When I was forwarded the link to this story covering the latest controversy about Tumblr, I couldn’t help but be appalled. I wasn’t appalled by the fact that Tumblr was charging fashion brands for sponsored coverage by bloggers. I think that’s a fine idea, quite frankly. While many brands will get coverage anyway by virtue of the journalists and bloggers already writing about the shows, it never hurts to insure coverage with sponsored posts.
No, what I was appalled by was the fact that these monetary benefits weren’t trickling down to the bloggers. As I sat and thought about it some more, I realized that my issue with this situation was born out of familiarity. Sadly, I recognize it all too well.
This type of situation happens all of the time within the mom blogosphere. It happens so much, in fact, that unless something REALLY egregious takes place, it’s not even covered anymore. Every day, mom bloggers are asking to work for free (in return for “exposure”), work for gift cards, work for the CHANCE to POSSIBLY win a gift card, work for spa treatments, or work for a “trip” (usually to a company headquarters).

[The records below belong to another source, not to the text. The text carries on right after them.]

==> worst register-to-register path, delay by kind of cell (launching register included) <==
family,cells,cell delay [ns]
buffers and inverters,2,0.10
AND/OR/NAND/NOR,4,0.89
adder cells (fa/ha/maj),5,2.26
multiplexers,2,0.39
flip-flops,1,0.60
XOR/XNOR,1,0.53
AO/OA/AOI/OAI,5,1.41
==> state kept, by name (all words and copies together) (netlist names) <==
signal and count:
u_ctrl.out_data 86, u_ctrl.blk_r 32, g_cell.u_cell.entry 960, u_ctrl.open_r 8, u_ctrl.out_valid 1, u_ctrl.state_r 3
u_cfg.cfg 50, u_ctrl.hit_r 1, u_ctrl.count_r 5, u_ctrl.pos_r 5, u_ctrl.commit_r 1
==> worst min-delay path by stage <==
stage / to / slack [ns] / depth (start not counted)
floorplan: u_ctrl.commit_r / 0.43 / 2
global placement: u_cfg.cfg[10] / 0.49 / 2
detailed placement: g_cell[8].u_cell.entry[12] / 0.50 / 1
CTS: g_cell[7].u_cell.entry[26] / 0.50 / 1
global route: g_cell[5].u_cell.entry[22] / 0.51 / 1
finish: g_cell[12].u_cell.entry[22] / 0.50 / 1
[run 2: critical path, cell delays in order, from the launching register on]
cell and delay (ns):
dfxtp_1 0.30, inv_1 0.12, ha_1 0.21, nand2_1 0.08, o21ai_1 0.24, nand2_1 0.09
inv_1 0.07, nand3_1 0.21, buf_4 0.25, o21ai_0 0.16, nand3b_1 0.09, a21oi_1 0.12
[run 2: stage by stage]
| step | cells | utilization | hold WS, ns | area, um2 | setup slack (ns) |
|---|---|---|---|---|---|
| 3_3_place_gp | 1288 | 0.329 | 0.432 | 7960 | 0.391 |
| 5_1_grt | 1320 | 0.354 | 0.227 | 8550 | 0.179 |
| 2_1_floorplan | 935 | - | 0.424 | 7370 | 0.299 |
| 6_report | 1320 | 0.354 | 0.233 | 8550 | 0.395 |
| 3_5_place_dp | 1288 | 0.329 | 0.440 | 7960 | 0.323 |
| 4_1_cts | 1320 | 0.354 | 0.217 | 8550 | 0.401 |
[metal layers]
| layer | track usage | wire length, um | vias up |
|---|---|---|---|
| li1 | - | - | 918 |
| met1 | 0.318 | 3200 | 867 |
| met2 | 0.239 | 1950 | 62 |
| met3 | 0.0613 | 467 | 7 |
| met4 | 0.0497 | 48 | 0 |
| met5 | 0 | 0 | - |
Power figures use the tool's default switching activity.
==> src/hw/rtl/lsie_pkg.sv <==
// shared types, codes and helpers for the lattice site interface energy block
package lsie_pkg;

   localparam int unsigned DEF_MAX_WIDTH  = 64;
   localparam int unsigned DEF_MAX_HEIGHT = 64;
   localparam int unsigned DEF_SPIN_BITS  = 16;

   localparam int unsigned NBR_COUNT   = 8;
   localparam int unsigned ENERGY_BITS = 19;
   localparam int unsigned COORD_BITS  = 6;
   localparam int unsigned DIM_BITS    = 7;
   localparam int unsigned E_BITS      = 16;
   localparam int unsigned SPIN_IN_BITS = 16;

   localparam logic [DIM_BITS-1:0] RST_DIM    = 7'd64;
   localparam logic [E_BITS-1:0]   RST_ENERGY = 16'd256;

   typedef enum logic [1:0] {
      REG_WIDTH    = 2'd0,
      REG_HEIGHT   = 2'd1,
      REG_HETERO   = 2'd2,
      REG_BOUNDARY = 2'd3
   } csr_reg_type;

   typedef enum logic {
      OP_WRITE = 1'b0,
      OP_QUERY = 1'b1
   } opcode_type;

   typedef enum logic [1:0] {
      AX_SAME = 2'd0,
      AX_DEC  = 2'd1,
      AX_INC  = 2'd2
   } axis_sel_type;

   typedef struct packed {
      axis_sel_type xs;
      axis_sel_type ys;
   } nbr_sel_type;

   typedef struct packed {
      logic clear;
      logic load_center;
      logic add;
   } acc_ctl_type;

   // read slot 0 is the centre, slots 1..8 the moore neighbors
   function automatic nbr_sel_type nbr_sel(input logic [3:0] slot);
      nbr_sel_type s;
      case (slot)
         4'd1:    s = '{xs: AX_INC,  ys: AX_SAME};
         4'd2:    s = '{xs: AX_INC,  ys: AX_DEC};
         4'd3:    s = '{xs: AX_SAME, ys: AX_DEC};
         4'd4:    s = '{xs: AX_DEC,  ys: AX_DEC};
         4'd5:    s = '{xs: AX_DEC,  ys: AX_SAME};
         4'd6:    s = '{xs: AX_DEC,  ys: AX_INC};
         4'd7:    s = '{xs: AX_SAME, ys: AX_INC};
         4'd8:    s = '{xs: AX_INC,  ys: AX_INC};
         default: s = '{xs: AX_SAME, ys: AX_SAME};
      endcase
      return s;
   endfunction

   // zero reads as one, large values saturate
   function automatic int unsigned clamp_dim(input logic [DIM_BITS-1:0] v,
                                             input int unsigned maxv);
      int unsigned vi;
      vi = {25'd0, v};
      if (vi == 0)
         return 1;
      else if (vi > maxv)
         return maxv;
      else
         return vi;
   endfunction

endpackage

==> src/hw/rtl/lsie_coord.sv <==
// bit-serial reduction of the site coordinates modulo the lattice size
module lsie_coord #(
   parameter int unsigned MAX_WIDTH  = lsie_pkg::DEF_MAX_WIDTH,
   parameter int unsigned MAX_HEIGHT = lsie_pkg::DEF_MAX_HEIGHT
) (
   input  logic                                    clock,
   input  logic                                    reset,
   input  logic                                    start,
   input  logic [lsie_pkg::COORD_BITS-1:0]         pos_x,
   input  logic [lsie_pkg::COORD_BITS-1:0]         pos_y,
   input  logic [$clog2(MAX_WIDTH+1)-1:0]          dim_w,
   input  logic [$clog2(MAX_HEIGHT+1)-1:0]         dim_h,
   output logic [$clog2(MAX_WIDTH)-1:0]            site_x,
   output logic [$clog2(MAX_HEIGHT)-1:0]           site_y,
   output logic                                    done
);
   import lsie_pkg::*;

   localparam int unsigned WW  = $clog2(MAX_WIDTH+1);
   localparam int unsigned HW  = $clog2(MAX_HEIGHT+1);
   localparam int unsigned XW  = $clog2(MAX_WIDTH);
   localparam int unsigned YW  = $clog2(MAX_HEIGHT);
   localparam int unsigned CWX = WW + COORD_BITS;
   localparam int unsigned CWY = HW + COORD_BITS;

   logic [COORD_BITS-1:0] rx_ff, rx_in;
   logic [COORD_BITS-1:0] ry_ff, ry_in;
   logic [2:0]            step_ff;
   logic                  busy_ff;
   logic                  done_ff;
   logic [CWX-1:0]        dvx;
   logic [CWY-1:0]        dvy;

   // restoring remainder: try divisor shifted by step, subtract if it fits
   always_comb begin
      dvx   = CWX'(dim_w) << step_ff;
      dvy   = CWY'(dim_h) << step_ff;
      rx_in = rx_ff;
      ry_in = ry_ff;
      if (CWX'(rx_ff) >= dvx) begin
         rx_in = rx_ff - dvx[COORD_BITS-1:0];
      end
      if (CWY'(ry_ff) >= dvy) begin
         ry_in = ry_ff - dvy[COORD_BITS-1:0];
      end
   end

   always_ff @(posedge clock) begin
      if (reset) begin
         busy_ff <= 1'b0;
         done_ff <= 1'b0;
         step_ff <= '0;
      end else begin
         done_ff <= 1'b0;
         if (start) begin
            rx_ff   <= pos_x;
            ry_ff   <= pos_y;
            step_ff <= 3'(COORD_BITS - 1);
            busy_ff <= 1'b1;
         end else if (busy_ff) begin
            rx_ff   <= rx_in;
            ry_ff   <= ry_in;
            step_ff <= step_ff - 3'd1;
            if (step_ff == 3'd0) begin
               busy_ff <= 1'b0;
               done_ff <= 1'b1;
            end
         end
      end
   end

   assign site_x = XW'(rx_ff);
   assign site_y = YW'(ry_ff);
   assign done   = done_ff;

endmodule

==> config.mk <==
export PLATFORM = sky130hd
export DESIGN_NAME = lsie_coord
export DESIGN_NICKNAME = d
export VERILOG_FILES = /design/src/hw/rtl/lsie_pkg.sv /design/src/hw/rtl/lsie_coord.sv
export SDC_FILE = /design/constraint.sdc
export NUM_CORES = 1
export LEC_CHECK = 0
export BUFFER_PORTS_ARGS = -buffer_cell sky130_fd_sc_hd__buf_4
export CORE_AREA = 5 5 64 66
export DETAILED_ROUTE_END_ITERATION = 12
export DIE_AREA = 0 0 69 71
export PLACE_DENSITY_LB_ADDON = 0.05
export SETUP_SLACK_MARGIN = 0.2
export SYNTH_ARGS = -nofsm -noshare
export SYNTH_HDL_FRONTEND = slang
export SYNTH_SLANG_ARGS = --single-unit
==> constraint.sdc <==
create_clock -name clock -period 5 [get_ports clock]
set_input_delay 0.5 -clock clock [delete_from_list [all_inputs] [get_ports clock]]
set_output_delay 0.5 -clock clock [all_outputs]
set_load 0.01 [all_outputs]
-- Word-level counts from Yosys, hierarchy flattened
Index checks and enable logic that the tools add are counted.
- bits in registers: 17
- bits in latches: 0
- memory bits (writable): 0
- ROM bits: 0
- input port bits: 29
- logic and storage cells: 35
- memories kept: 0
- add/subtract/negate cells: 3
- $mul: 0
- divide/modulo/power cells: 0
- $lt $le $gt $ge: 2
- equality and inequality tests: 0
- shift-type cells: 2
- multiplexer cells: 12
- bitwise operators: 2
- reductions and logical operators: 8
- operators by type and width (cell ; count):
    $mux W6 ; 6
    $ge A6 B13 Y1 ; 2
    $shl A7 B3 Y13 ; 2
    $sub A6 B6 Y6 ; 2
    $mux W3 ; 2
    $reduce_and A3 Y1 ; 2
    $reduce_bool A2 Y1 ; 3
    $mux W1 ; 4
    $logic_not A3 Y1 ; 1
    $reduce_or A3 Y1 ; 1
    $sub A3 B1 Y3 const B ; 1
    $not A1 Y1 ; 2
    $reduce_or A2 Y1 ; 1

-- Logic depth before layout (Yosys ltp)
Gate-level depths: netlist of the first run.
- word-level depth: 5
- mapped depth: 12
- mapped depth without buffers: 10

-- Worst setup path before layout of the first run
No wires, ideal clock.
- kind: register to register
- from: register step_ff[0]
- to: register ry_ff[0] (netlist: site_y[0]) (enable)
- setup time: 0.381 ns
- arrival time: 2.490 ns
- data required time: 4.619 ns
- path slack: 2.129 ns
- stages on the path, launching flop included: 11
- clock period less this slack: 2.871 ns
- path through: dfxtp_1 -> buf_6 -> clkbuf_8 -> mux2i_1 -> or3_1 -> ha_1 -> nor2b_1 -> o31a_1 -> o31a_1 -> a311oi_1 -> o32ai_1
- word-level cells in the longest chain between the ends: 4
- RTL lines (element ; line ; text):
    from (decl) ; lsie_coord.sv:28 ; logic [2:0] step_ff;
    from (signal assigned) ; lsie_coord.sv:58 ; step_ff <= 3'(COORD_BITS - 1);
    from (signal assigned) ; lsie_coord.sv:63 ; step_ff <= step_ff - 3'd1;
    $shl A7 B3 Y13 ; lsie_coord.sv:37 ; dvy = CWY'(dim_h) << step_ff;
    $ge A6 B13 Y1 ; lsie_coord.sv:43 ; if (CWY'(ry_ff) >= dvy) begin
    $reduce_bool A2 Y1 (no source line) ; -- ;
    $reduce_and A3 Y1 (no source line) ; -- ;
    to (signal assigned) ; lsie_coord.sv:57 ; ry_ff <= pos_y;
    to (signal assigned) ; lsie_coord.sv:62 ; ry_ff <= ry_in;
    to (decl) ; lsie_coord.sv:27 ; logic [COORD_BITS-1:0] ry_ff, ry_in;
No other way between the ends.
A chain may end at the register's enable or synchronous reset.

-- Worst setup path in the final report of the first run
Ends and elaborated chain as after synthesis.

==> flow_metrics.env, run 1 <==
export IMPL_gp_congestion=0.8019
export IMPL_rsz0062_at_grt="no"
export IMPL_status="finished clean"
export IMPL_start_util=0.4496
export IMPL_path_common_cell="o31a_1"
export IMPL_drc=0
export IMPL_cts_buffers=3
export IMPL_timing_fmax_ghz=0.2684
export IMPL_total_power_w=0.0004869
export IMPL_fin_area_um2=1912
export IMPL_worstSetupStartpoint="step_ff[0]"
export IMPL_track_usage=0.1597
export IMPL_wl_um=3909
export IMPL_synthArstFlopShare=0
export IMPL_crit_cells=10
export IMPL_fin_nets=260
export IMPL_setup_viol=0
export IMPL_cp_end_kind="flip-flop"
export IMPL_synth_seq_cells=17
export IMPL_worst_slack_ns=1.274
export IMPL_fin_crit_sh=0.7451
export IMPL_syn_avg_cell_area_um2=8.849
export IMPL_cp_top_family="compound AO/OA/AOI/OAI gates"
export IMPL_hold_viol=0
export IMPL_viasPerCell=5.424
export IMPL_cap_violations=0
export IMPL_worst_pin_slew_ns=1.114
export IMPL_worstSetupPathType="flip-flop to flip-flop"
export IMPL_hold_buffers=0
export IMPL_reg2reg_from="step_ff[0]"
export IMPL_port_buffers=41
export IMPL_cpPeakStageDelay_ns=0.96
export IMPL_cts_tree="done"
export IMPL_fin_skew_ns=0.007053
export IMPL_antenna_cells=0
export IMPL_synth_cell_types=43
export IMPL_row_count=22
export IMPL_cts_max_level=1
export IMPL_hpwl_um=3041
export IMPL_setup_tns_ns=0
export IMPL_ant_nets=0
export IMPL_cp_arrival_ns=3.64
export IMPL_placed_area_um2=1886
export IMPL_first_iter_violations=88
export IMPL_r2r_cells=10
export IMPL_synthCells=179
export IMPL_core_um2=3523
export IMPL_path_max_fanout=19
export IMPL_synth_main_ff_cell="edfxtp_1"
export IMPL_period_minus_slack_ns=3.726
export IMPL_ff2ff_setup_slack_ns=1.27
export IMPL_antenna_found_initial=0
export IMPL_grt_pass1_vias=1379
export IMPL_leakagePower_nw=0.8015
export IMPL_grt_overflow=0
export IMPL_worst_path_buf_inv=0
export IMPL_final_cells=262
export IMPL_relSlewSlack=0.2549
export IMPL_ios=42
export IMPL_crit_end="site_y[0]"
export IMPL_p_per_area_nw_per_um2=254.7
export IMPL_cts_sinks=17
export IMPL_fp_dieW_um=69
export IMPL_fp_dieH_um=71
export IMPL_drt_pass1_iterations=4
export IMPL_vias=1421
export IMPL_hold_path_class="input port to flip-flop"
export IMPL_crit_chain="mux2i_1, nand2_1, o21ai_0, nand2b_1, ha_1, o21a_1, o31a_1, o31a_1, a311oi_1, o32ai_1"
export IMPL_dp_slack_ns=1.283
export IMPL_slowest_stage="o32ai_1"
export IMPL_final_layout_size_suffix_gt1_frac=0.2523
export IMPL_yosys_warnings=0
export IMPL_grt_max_degree=27
export IMPL_cts_resized_gates=0
export IMPL_syn_area_um2=1584
export IMPL_die_area_um2=4899
export IMPL_clock_latency_ns=0.29
export IMPL_post_cts_setup_buffer_count=0
export IMPL_rr_endpoint="site_y[0]"
export IMPL_yosysSeqAreaShare=0.2907
export IMPL_cts_root_buf="clkbuf_4"
export IMPL_dp_cells=258
export IMPL_clk_path_buf_depth=2
export IMPL_peakVddDrop_mv=0.1406
export IMPL_grt_first_pass_wirelength_um=6596
export IMPL_synth_edff_count=12
export IMPL_cts_clk_slew_worst_paths_ns=0.11
export IMPL_maxSlewViolCount=0
export IMPL_area_delta_synth_final_pct=20.69
export IMPL_worstPathRequired_ns=4.92
export IMPL_synthesis_nets=224
export IMPL_wl_per_cell_um=14.92
export IMPL_crit_path_start_kind="flip-flop"
kinds of logic after synthesis:
kind of cell / synth area share
xor+xnor: 0.03318
simple gates: 0.1667
flops: 0.2907
mux: 0.07267
fa+ha+maj: 0.1359
compound gates: 0.2378
buf+inv: 0.06319
worst register-to-register path, stage by stage (launching register included):
cell      delay [ns]
dfxtp_1         0.82
mux2i_1         0.23
nand2_1         0.10
o21ai_0         0.12
nand2b_1        0.23
ha_1            0.35
o21a_1          0.13
o31a_1          0.17
o31a_1          0.16
a311oi_1        0.07
o32ai_1         0.96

The fact that this practice has now spread to other verticals within the blogosphere is actually good news. Perhaps it means that something will change. One can only hope. Sadly, though, as long as ANY blogger continues to work for non-monetary items, I fear that the practice will continue. As I tell the bloggers I represent, as soon as you accept non-monetary compensation from a brand in return for a post, my ability to demand money from ANOTHER brand for a post decreases dramatically. Let’s look at an example. Suppose a blogger is contacted by a fabulous clothing company who offers her free clothing in return for coverage. Sounds great, right? She writes the post, she gets the clothing, everyone is happy. Not me! What I see is potential revenue going down the drain. As soon as a blogger writes a post for free clothing, my ability to turn to ANY OTHER clothing retailer and charge actual cash for content diminishes dramatically.
This is exactly what Tumblr attempted with their fashion bloggers. By offering up these amazing and talented bloggers for non-cash benefits, they diminished their value. It’s sad, it’s shortsighted, and it didn’t have to happen. Tumblr ABSOLUTELY deserved to benefit if they took on the task of selling in this product, but this benefit needs to trickle down to those actually providing the content and influence. Maybe Tumblr charges more, or maybe they take less themselves. There are numerous solutions here.

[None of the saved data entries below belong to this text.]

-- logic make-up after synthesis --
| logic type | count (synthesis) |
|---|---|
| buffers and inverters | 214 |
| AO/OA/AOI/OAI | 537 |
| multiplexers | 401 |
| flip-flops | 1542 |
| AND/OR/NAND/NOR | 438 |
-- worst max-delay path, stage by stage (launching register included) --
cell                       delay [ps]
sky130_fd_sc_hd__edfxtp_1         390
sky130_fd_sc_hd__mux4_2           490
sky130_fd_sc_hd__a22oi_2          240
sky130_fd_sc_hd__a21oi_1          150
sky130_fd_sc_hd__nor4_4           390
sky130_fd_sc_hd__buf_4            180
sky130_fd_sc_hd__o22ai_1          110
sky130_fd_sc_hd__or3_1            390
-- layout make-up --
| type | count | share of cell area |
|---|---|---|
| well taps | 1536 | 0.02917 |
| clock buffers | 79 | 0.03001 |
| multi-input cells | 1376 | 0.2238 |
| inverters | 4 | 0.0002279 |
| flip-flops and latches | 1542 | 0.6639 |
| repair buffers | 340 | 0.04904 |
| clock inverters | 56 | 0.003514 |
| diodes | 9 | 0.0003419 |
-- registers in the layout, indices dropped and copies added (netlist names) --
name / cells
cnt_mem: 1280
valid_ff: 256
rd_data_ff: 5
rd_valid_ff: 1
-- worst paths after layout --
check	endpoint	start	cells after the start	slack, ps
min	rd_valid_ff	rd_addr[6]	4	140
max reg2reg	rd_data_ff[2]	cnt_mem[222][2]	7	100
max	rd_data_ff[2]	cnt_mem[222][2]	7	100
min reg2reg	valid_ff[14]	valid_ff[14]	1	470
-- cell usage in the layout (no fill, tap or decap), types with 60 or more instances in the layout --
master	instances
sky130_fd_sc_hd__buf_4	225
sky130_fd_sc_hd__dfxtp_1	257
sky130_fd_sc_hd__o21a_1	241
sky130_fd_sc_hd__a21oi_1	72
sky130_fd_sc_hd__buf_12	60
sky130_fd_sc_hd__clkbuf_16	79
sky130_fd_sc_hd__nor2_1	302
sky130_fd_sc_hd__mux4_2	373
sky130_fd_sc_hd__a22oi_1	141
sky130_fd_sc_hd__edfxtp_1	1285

What do you guys think about this? Should the fashion bloggers of Tumblr expect to receive monetary compensation above and beyond the significant benefit of attending Fashion Week? If not, is it OK for Tumblr to benefit monetarily themselves? And where do we draw the line? How do we determine the value of 1. a blogger, and 2. a benefit. If Fashion Week tickets are OK, are gift cards OK too? Have YOU taken non-monetary compensation in return for content?